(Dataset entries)
__________________________________________________

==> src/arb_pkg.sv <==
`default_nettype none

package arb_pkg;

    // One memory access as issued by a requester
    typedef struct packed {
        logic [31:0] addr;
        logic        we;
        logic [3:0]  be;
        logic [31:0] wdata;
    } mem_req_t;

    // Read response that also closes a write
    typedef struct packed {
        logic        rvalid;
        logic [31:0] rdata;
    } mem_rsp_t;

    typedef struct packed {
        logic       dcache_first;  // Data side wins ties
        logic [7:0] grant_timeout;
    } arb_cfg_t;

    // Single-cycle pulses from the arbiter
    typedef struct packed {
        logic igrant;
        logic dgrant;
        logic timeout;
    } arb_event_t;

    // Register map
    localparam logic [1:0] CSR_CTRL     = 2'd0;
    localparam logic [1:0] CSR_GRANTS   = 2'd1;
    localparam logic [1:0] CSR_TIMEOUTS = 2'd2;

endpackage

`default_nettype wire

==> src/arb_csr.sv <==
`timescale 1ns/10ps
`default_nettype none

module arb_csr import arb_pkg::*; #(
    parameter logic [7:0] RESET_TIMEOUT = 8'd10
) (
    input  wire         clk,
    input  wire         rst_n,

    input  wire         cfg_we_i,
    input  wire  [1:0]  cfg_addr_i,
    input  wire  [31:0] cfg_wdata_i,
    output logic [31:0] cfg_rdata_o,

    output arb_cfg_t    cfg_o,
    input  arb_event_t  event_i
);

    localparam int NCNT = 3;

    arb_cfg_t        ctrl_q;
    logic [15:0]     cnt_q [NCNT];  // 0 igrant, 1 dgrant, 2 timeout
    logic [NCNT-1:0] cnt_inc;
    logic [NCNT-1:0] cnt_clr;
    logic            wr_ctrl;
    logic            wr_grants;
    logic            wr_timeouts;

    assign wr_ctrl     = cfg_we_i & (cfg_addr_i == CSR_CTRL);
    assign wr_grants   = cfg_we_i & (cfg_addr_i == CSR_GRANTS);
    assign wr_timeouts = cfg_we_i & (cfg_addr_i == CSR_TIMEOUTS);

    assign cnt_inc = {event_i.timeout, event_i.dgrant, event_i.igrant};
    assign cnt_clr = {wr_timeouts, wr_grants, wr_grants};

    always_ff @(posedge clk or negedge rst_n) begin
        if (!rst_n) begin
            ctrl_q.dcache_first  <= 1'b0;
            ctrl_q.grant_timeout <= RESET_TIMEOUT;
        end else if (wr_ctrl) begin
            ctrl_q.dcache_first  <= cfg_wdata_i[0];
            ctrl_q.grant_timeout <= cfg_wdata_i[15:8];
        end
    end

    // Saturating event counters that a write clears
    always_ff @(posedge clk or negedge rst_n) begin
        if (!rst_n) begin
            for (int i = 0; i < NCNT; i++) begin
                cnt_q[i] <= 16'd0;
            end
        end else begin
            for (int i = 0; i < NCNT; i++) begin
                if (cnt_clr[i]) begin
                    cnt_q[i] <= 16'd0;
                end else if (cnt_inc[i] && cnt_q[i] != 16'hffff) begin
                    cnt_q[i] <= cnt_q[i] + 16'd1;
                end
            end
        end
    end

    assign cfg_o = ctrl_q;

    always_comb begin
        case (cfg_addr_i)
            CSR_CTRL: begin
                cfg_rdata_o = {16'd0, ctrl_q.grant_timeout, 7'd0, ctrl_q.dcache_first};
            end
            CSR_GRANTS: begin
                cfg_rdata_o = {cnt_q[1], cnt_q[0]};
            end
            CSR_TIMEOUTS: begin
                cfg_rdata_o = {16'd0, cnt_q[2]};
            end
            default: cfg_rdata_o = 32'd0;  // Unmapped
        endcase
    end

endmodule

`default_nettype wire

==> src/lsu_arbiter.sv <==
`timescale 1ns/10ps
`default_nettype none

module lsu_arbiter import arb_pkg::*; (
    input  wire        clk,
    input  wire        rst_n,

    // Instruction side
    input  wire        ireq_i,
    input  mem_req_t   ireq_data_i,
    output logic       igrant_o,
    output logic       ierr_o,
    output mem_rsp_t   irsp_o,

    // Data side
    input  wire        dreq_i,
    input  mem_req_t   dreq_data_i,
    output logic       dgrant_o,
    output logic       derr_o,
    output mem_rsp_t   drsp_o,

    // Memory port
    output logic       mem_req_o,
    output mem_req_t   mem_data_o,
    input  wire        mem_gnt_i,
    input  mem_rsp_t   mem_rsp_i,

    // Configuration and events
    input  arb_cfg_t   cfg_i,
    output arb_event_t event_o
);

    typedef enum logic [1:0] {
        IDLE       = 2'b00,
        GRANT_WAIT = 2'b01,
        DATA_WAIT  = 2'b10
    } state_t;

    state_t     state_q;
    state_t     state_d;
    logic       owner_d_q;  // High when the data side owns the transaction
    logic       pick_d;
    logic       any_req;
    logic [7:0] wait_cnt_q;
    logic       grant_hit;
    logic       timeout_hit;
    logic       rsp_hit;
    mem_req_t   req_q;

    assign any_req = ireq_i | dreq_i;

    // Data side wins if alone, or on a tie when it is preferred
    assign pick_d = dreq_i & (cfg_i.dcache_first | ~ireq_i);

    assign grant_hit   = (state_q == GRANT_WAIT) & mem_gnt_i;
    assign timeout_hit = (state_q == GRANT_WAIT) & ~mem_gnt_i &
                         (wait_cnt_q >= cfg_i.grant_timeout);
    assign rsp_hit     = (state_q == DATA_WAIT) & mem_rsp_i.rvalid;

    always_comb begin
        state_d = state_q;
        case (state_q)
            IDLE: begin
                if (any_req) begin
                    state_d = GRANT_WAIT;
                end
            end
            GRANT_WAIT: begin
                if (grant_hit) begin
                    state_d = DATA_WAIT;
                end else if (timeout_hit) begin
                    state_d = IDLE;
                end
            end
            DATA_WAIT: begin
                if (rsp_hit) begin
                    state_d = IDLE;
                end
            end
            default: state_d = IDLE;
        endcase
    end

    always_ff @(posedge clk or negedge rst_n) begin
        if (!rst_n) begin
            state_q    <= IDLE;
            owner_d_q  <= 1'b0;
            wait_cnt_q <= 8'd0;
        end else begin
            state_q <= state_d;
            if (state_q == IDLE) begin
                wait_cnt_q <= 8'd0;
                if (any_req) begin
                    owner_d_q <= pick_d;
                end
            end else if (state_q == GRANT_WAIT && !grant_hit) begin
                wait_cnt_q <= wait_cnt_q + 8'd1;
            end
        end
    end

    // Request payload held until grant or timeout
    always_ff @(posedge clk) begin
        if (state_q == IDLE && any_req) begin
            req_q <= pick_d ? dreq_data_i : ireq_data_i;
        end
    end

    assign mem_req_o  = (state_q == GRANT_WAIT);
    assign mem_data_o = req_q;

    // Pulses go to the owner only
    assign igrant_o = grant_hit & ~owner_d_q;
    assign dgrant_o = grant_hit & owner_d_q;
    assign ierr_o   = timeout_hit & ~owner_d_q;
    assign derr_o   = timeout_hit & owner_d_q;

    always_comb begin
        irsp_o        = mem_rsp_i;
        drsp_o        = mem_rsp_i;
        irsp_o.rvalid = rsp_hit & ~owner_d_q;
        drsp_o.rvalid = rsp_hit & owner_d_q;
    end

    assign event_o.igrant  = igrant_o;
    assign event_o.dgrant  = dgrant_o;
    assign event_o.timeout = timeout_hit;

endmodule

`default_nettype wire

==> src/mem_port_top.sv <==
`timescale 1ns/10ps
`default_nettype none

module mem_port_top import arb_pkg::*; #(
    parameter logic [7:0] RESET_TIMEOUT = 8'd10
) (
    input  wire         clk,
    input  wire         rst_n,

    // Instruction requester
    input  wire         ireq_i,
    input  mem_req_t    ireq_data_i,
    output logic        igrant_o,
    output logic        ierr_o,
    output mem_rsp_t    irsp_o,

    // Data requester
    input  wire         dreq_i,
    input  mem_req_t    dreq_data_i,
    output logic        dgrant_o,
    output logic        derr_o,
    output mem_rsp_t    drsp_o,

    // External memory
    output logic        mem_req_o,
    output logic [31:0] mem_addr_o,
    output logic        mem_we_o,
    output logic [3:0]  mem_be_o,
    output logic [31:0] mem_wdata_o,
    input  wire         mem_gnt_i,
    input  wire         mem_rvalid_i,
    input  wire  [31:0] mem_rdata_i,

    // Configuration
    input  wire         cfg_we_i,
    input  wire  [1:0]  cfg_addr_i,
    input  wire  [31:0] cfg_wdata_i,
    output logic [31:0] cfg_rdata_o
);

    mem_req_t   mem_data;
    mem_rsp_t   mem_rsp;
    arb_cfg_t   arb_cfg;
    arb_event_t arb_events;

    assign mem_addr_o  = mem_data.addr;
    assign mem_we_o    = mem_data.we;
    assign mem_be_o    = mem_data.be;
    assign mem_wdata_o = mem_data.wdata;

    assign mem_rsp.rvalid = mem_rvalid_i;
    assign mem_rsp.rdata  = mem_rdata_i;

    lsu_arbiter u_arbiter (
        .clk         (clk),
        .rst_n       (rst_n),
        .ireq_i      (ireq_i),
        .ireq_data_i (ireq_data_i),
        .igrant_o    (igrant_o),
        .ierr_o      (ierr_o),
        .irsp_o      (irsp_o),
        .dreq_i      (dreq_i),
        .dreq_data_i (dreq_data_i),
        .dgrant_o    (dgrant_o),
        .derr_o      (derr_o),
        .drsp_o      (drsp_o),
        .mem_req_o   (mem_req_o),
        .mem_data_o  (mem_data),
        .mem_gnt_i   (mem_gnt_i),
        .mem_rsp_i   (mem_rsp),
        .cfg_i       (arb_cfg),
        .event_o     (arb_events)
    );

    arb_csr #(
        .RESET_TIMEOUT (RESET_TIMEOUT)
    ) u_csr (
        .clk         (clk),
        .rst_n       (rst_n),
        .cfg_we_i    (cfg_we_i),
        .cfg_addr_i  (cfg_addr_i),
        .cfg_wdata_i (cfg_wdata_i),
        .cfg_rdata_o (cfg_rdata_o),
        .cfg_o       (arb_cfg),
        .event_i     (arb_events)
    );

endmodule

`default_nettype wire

__________________________________________________

:: Exercise details ::
Look at each line above and note whether it holds the word "requester". Report how many do, as the number only.

:: Exercise solution ::
3